___ ENTRIES SHOWN
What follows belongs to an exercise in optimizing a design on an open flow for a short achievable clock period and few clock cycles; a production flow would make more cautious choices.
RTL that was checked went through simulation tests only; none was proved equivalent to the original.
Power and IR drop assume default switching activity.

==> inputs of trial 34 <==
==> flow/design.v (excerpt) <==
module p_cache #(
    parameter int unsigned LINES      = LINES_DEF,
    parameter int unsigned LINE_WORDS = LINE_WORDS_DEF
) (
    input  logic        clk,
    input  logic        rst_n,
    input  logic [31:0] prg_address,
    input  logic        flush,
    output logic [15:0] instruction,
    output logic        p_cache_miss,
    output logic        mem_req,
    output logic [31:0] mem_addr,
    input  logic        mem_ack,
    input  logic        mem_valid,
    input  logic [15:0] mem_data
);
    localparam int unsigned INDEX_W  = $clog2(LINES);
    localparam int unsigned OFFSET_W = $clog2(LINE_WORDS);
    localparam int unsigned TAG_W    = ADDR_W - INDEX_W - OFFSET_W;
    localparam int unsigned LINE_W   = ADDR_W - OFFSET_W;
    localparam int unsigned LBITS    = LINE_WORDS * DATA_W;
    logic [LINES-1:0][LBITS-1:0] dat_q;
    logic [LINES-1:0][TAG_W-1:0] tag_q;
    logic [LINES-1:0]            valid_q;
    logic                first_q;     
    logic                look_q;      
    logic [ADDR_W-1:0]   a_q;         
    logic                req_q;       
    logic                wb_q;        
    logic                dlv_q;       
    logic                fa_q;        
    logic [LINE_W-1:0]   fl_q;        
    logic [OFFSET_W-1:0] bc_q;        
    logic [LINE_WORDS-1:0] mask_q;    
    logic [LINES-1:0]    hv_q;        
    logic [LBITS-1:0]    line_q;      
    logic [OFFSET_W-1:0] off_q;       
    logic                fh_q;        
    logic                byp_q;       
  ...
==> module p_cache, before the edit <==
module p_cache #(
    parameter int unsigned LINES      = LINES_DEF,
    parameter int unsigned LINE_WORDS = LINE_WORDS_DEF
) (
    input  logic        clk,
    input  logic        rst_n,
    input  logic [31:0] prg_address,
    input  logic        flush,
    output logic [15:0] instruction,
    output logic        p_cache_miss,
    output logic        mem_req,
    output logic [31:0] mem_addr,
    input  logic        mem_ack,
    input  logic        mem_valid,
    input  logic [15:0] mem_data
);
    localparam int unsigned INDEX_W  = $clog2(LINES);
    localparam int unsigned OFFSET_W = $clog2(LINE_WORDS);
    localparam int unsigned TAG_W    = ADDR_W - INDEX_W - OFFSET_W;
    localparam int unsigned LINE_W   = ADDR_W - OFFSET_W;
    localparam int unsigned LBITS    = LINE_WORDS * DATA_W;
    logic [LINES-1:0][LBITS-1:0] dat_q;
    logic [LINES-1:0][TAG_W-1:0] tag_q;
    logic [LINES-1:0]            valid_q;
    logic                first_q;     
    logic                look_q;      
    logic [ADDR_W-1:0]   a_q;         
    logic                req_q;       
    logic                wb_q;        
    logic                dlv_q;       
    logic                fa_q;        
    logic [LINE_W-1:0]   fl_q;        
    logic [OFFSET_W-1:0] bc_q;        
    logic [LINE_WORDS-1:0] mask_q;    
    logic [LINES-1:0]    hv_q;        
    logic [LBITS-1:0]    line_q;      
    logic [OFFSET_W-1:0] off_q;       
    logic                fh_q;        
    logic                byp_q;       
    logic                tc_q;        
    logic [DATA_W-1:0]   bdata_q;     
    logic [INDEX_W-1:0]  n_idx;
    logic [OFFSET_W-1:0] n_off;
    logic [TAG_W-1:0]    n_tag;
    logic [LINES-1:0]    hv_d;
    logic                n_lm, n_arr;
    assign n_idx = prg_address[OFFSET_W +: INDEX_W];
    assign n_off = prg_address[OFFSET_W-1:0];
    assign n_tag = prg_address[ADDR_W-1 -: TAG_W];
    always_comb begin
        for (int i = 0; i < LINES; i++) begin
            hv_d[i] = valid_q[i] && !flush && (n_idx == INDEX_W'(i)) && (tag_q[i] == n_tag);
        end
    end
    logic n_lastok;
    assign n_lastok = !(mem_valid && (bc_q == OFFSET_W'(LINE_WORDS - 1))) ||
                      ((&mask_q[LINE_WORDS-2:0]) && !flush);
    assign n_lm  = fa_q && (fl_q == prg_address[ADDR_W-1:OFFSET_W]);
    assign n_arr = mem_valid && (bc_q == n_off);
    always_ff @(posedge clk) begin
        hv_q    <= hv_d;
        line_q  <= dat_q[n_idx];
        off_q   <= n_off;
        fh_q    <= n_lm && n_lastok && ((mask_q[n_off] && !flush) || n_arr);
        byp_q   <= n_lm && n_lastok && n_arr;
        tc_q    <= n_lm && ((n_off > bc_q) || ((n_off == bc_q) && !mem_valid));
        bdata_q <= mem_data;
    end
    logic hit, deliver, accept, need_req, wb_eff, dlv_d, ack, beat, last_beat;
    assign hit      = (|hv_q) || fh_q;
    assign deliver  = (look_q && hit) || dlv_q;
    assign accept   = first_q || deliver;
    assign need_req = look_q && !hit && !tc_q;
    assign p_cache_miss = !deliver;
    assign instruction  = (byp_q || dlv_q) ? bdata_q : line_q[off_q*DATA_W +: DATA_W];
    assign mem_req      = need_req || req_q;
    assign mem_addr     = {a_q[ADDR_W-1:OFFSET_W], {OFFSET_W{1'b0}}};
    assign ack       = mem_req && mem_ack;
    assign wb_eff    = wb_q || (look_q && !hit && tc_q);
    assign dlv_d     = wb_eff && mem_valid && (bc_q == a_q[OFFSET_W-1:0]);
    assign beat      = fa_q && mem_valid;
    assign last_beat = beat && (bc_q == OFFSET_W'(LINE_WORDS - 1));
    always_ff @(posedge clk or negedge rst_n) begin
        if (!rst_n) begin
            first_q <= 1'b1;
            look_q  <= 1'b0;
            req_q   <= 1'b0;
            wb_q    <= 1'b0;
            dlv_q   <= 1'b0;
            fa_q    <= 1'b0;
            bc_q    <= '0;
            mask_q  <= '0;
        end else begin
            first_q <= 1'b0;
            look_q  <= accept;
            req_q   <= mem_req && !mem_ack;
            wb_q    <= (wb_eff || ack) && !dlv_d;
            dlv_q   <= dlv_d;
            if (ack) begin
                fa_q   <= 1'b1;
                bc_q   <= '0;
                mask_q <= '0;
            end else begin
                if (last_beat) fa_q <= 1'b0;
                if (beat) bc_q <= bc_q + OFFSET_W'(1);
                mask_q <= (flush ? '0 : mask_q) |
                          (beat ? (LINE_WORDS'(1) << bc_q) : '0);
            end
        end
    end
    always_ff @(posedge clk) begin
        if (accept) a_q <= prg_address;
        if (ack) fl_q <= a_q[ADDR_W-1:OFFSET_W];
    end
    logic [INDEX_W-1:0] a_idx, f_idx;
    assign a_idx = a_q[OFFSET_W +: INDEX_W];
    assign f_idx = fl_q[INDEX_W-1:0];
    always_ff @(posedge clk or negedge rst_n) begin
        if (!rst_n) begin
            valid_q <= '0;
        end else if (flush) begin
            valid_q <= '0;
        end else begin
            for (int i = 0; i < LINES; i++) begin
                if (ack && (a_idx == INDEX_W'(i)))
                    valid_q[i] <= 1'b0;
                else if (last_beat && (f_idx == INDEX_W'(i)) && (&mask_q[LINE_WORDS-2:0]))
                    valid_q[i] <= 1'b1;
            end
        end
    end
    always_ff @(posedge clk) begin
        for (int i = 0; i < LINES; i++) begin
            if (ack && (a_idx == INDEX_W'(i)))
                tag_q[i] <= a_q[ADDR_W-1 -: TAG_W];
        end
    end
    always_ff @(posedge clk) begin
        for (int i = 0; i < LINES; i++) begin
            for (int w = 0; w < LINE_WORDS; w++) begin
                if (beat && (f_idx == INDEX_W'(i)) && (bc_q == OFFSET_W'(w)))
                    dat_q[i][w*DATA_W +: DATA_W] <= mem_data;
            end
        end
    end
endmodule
______
___ ENTRIES SHOWN
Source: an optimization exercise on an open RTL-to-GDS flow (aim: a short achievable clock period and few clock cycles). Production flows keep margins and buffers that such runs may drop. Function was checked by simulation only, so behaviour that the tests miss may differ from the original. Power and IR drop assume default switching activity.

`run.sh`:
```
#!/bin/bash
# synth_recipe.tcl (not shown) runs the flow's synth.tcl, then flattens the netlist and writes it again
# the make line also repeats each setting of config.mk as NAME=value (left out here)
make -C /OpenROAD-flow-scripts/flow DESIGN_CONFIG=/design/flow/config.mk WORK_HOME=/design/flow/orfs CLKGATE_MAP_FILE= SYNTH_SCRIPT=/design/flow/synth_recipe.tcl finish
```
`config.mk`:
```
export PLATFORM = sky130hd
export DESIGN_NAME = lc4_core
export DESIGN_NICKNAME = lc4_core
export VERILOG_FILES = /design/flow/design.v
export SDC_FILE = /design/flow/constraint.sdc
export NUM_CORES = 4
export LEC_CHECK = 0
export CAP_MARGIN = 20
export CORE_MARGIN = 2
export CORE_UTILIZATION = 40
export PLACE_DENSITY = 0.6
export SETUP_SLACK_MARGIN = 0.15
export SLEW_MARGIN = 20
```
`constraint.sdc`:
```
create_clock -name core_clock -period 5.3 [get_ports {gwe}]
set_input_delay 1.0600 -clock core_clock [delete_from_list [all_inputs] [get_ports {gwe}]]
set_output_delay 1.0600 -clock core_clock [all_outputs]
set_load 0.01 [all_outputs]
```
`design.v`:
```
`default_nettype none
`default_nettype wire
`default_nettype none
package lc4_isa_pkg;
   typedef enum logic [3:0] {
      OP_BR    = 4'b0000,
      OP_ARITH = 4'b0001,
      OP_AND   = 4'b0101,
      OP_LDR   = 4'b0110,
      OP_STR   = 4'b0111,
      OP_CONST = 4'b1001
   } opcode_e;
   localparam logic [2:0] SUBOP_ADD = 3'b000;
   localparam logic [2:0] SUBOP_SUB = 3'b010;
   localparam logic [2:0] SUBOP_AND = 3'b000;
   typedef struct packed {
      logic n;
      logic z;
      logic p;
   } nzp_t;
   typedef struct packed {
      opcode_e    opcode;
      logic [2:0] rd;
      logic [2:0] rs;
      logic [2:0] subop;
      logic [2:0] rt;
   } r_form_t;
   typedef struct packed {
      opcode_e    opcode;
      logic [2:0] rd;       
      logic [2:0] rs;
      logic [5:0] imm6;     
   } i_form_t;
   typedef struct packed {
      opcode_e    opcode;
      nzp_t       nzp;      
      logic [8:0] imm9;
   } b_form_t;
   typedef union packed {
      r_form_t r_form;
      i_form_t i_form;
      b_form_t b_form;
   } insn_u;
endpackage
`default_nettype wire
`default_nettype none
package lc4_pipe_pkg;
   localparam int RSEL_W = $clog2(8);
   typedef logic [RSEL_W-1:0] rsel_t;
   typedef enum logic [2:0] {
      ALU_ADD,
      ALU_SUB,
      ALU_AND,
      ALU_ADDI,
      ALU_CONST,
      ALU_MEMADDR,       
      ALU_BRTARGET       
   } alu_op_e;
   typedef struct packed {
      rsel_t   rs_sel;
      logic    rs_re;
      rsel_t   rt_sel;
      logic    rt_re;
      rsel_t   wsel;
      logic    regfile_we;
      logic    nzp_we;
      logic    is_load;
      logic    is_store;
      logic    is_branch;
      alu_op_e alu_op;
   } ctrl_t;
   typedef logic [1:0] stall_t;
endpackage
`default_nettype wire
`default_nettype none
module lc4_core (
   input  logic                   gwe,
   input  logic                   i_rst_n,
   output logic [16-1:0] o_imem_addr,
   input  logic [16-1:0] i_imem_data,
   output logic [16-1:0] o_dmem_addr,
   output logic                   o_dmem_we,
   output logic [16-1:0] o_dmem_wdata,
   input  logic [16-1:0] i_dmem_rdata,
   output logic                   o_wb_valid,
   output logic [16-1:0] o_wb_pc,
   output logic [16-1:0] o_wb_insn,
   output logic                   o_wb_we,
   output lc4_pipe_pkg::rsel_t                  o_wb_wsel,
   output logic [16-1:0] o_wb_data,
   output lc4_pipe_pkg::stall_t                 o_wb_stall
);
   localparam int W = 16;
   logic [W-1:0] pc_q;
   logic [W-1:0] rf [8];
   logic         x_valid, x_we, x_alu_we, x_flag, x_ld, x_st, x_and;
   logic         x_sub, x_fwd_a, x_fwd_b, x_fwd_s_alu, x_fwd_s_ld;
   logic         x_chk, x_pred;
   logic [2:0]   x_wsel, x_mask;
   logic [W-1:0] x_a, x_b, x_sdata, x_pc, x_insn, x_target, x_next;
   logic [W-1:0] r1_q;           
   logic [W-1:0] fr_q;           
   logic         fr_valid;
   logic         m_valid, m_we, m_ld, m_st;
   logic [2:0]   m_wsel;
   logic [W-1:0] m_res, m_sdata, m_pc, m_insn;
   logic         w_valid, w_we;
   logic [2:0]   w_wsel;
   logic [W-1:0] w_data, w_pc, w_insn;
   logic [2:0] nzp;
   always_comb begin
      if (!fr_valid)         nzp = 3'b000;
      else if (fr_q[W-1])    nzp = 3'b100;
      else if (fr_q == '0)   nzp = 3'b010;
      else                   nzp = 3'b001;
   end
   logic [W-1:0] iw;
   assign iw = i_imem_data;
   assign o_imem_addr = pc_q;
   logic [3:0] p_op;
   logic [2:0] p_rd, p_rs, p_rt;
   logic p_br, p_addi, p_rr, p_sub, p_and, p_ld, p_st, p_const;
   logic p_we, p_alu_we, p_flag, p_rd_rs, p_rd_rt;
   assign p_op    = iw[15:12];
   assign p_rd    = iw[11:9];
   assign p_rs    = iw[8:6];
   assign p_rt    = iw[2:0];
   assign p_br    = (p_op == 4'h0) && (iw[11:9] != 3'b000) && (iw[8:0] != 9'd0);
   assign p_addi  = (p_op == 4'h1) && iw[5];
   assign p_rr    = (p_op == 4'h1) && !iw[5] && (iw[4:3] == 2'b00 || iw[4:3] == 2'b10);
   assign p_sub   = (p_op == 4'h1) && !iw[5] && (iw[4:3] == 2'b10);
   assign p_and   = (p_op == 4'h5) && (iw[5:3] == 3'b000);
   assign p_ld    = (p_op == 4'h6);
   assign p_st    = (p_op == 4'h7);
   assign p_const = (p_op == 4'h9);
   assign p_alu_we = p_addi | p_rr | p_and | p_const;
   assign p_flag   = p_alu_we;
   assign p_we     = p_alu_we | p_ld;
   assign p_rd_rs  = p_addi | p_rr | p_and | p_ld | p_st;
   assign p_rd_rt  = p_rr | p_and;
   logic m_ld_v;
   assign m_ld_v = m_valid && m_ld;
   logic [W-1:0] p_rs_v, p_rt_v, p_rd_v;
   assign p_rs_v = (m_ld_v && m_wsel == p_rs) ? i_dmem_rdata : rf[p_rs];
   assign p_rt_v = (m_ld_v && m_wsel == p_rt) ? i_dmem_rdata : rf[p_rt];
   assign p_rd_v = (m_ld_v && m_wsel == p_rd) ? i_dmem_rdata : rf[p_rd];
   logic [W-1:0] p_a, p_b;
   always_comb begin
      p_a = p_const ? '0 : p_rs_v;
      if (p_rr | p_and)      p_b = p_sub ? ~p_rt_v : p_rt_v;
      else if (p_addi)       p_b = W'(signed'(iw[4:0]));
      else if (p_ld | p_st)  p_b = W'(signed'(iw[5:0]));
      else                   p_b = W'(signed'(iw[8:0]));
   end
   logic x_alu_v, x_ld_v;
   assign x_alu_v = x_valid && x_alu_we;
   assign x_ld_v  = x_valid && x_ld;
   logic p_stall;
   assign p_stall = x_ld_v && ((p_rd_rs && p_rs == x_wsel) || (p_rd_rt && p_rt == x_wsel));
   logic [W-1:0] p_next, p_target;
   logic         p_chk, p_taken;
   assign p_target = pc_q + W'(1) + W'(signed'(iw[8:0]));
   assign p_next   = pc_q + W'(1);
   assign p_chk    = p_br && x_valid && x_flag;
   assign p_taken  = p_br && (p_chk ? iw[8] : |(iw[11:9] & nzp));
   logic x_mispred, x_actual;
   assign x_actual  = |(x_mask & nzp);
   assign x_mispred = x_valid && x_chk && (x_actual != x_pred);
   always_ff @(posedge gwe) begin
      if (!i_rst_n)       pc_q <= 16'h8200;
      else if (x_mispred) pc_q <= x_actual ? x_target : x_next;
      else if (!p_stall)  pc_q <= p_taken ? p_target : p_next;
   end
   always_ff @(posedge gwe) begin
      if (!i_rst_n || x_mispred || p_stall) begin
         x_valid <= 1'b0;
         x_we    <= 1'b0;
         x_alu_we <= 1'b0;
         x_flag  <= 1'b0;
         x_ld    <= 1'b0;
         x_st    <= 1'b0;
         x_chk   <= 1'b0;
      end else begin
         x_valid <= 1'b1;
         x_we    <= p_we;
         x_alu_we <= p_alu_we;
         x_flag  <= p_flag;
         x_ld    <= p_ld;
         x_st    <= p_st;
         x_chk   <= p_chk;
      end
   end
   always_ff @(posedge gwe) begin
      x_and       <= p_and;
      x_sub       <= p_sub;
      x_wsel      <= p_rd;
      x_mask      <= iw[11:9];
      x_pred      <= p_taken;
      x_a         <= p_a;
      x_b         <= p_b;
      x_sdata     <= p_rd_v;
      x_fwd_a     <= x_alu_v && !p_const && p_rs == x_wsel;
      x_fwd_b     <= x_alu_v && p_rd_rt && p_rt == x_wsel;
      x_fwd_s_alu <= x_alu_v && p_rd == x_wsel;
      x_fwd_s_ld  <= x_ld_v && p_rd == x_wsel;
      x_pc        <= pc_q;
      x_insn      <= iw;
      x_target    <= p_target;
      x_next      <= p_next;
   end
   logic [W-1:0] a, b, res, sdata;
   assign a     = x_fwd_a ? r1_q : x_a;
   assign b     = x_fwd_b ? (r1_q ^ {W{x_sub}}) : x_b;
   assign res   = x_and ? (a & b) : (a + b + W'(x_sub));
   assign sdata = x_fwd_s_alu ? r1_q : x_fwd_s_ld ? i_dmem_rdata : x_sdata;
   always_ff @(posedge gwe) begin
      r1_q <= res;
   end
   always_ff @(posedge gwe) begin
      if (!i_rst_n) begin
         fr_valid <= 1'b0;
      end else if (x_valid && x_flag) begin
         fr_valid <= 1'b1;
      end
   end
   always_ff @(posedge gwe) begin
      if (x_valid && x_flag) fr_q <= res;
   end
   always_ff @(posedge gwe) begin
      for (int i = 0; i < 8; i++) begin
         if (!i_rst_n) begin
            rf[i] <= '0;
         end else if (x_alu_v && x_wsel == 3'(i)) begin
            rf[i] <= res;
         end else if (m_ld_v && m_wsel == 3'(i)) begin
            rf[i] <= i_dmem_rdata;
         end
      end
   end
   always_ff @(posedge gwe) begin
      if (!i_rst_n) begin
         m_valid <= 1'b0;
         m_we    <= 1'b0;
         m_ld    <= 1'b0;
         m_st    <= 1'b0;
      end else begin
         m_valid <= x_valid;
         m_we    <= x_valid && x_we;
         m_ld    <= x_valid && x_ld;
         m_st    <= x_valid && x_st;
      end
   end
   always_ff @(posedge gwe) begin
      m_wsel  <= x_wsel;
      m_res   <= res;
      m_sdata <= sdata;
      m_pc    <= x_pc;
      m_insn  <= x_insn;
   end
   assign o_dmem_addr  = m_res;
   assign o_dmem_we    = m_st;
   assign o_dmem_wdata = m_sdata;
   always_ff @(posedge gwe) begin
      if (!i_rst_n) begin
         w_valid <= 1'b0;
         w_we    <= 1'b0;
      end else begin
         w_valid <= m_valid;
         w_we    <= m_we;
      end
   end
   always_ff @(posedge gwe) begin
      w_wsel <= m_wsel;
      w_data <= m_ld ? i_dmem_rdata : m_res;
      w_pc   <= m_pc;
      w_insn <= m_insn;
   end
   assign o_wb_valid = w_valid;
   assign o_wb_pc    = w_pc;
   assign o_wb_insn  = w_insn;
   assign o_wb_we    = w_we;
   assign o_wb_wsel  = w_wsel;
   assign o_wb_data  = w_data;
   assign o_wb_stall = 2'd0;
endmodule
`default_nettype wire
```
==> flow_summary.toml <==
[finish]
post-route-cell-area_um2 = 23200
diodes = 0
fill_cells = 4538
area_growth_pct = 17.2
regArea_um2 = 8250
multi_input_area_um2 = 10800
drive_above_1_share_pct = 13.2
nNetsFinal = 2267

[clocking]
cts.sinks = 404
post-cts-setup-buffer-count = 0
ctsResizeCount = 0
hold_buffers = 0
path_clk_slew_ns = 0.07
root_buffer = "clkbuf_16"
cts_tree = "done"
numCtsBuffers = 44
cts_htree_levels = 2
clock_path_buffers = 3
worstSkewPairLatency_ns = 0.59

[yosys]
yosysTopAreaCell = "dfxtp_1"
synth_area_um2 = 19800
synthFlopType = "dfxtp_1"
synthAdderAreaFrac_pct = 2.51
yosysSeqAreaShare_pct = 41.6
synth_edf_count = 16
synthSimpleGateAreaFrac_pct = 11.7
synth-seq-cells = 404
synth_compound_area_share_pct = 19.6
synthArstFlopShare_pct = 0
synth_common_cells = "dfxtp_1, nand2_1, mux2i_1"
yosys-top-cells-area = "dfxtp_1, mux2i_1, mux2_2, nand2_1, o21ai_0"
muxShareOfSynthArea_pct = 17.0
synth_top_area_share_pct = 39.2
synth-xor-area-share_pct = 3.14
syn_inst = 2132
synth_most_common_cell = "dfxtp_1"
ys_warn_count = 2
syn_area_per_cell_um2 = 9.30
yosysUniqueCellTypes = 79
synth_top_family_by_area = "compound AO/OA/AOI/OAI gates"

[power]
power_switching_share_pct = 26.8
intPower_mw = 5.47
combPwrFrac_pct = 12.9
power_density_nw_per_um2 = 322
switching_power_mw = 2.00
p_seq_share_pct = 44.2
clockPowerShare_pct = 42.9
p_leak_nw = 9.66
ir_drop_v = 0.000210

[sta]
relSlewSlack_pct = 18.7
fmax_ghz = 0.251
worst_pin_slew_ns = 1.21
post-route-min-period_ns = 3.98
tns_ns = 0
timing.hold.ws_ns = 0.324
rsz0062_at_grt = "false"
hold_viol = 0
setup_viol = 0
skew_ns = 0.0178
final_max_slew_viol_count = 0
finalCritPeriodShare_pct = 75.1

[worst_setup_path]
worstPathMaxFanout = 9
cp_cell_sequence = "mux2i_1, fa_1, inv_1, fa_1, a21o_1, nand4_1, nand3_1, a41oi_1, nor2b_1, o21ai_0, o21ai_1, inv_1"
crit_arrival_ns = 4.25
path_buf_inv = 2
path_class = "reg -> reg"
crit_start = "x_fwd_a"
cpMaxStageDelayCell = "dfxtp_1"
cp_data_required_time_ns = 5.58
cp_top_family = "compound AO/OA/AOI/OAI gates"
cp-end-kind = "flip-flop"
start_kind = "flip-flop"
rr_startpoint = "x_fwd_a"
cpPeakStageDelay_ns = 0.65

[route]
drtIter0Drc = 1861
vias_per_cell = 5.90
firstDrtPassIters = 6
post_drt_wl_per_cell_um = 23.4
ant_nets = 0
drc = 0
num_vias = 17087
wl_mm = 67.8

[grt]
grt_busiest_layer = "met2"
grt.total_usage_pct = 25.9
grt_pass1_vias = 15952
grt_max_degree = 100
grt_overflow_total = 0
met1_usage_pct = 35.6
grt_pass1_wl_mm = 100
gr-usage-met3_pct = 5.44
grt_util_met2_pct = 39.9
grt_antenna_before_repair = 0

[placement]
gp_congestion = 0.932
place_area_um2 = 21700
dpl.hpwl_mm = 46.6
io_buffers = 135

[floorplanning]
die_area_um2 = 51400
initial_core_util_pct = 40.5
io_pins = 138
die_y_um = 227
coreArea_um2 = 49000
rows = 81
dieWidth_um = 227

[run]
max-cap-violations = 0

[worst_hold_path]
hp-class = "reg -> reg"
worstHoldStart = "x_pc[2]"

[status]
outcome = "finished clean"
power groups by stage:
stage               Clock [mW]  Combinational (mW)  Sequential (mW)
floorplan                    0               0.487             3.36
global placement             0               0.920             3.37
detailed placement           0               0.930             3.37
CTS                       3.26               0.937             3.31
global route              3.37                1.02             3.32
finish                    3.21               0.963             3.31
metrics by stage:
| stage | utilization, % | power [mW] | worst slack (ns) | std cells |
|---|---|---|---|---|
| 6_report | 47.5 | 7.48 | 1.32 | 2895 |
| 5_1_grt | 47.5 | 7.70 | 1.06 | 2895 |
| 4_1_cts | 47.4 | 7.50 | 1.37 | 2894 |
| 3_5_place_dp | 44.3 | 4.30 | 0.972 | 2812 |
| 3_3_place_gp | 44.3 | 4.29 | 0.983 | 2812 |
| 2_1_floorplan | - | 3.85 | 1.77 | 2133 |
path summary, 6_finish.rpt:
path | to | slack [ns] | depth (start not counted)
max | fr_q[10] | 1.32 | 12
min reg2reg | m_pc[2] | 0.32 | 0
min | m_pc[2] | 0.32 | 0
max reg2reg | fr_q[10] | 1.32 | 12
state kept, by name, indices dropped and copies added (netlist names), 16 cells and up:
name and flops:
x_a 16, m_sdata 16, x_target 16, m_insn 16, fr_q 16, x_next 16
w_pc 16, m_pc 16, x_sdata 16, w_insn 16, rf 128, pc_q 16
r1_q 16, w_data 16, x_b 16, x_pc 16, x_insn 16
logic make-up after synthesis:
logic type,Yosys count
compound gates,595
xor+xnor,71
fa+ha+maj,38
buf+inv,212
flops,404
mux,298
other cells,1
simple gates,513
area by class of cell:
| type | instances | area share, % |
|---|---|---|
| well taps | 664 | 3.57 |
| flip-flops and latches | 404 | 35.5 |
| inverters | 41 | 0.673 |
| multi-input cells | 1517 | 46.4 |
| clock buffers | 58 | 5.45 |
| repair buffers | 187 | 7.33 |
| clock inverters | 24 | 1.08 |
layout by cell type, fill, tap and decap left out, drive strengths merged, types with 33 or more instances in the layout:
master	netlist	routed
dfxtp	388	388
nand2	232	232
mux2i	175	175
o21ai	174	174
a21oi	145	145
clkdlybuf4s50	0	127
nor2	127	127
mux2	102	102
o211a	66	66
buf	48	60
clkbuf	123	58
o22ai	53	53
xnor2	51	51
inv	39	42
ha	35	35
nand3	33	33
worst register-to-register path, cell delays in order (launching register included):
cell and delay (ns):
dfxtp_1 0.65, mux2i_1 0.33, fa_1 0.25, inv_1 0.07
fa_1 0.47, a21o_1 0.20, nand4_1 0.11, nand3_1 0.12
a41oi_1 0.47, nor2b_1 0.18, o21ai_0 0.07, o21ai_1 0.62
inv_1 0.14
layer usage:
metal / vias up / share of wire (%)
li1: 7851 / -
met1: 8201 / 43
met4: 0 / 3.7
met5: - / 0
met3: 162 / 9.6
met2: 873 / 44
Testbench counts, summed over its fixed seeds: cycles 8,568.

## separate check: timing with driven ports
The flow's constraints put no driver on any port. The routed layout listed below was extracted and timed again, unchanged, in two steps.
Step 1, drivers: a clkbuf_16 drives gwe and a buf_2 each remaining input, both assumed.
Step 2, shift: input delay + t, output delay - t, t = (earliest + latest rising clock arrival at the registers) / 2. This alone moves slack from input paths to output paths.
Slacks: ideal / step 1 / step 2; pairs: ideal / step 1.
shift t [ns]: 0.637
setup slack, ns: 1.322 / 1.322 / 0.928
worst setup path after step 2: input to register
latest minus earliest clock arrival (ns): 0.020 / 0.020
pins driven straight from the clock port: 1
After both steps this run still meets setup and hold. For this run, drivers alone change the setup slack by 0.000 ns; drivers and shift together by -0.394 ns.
______
* **TASK OBJECTIVE**: The job here is to find each line above with the word "deliver" and copy it.

* **SOLUTION TO THE PROBLEM**:
    logic hit, deliver, accept, need_req, wb_eff, dlv_d, ack, beat, last_beat;
    assign deliver  = (look_q && hit) || dlv_q;
    assign accept   = first_q || deliver;
    assign p_cache_miss = !deliver;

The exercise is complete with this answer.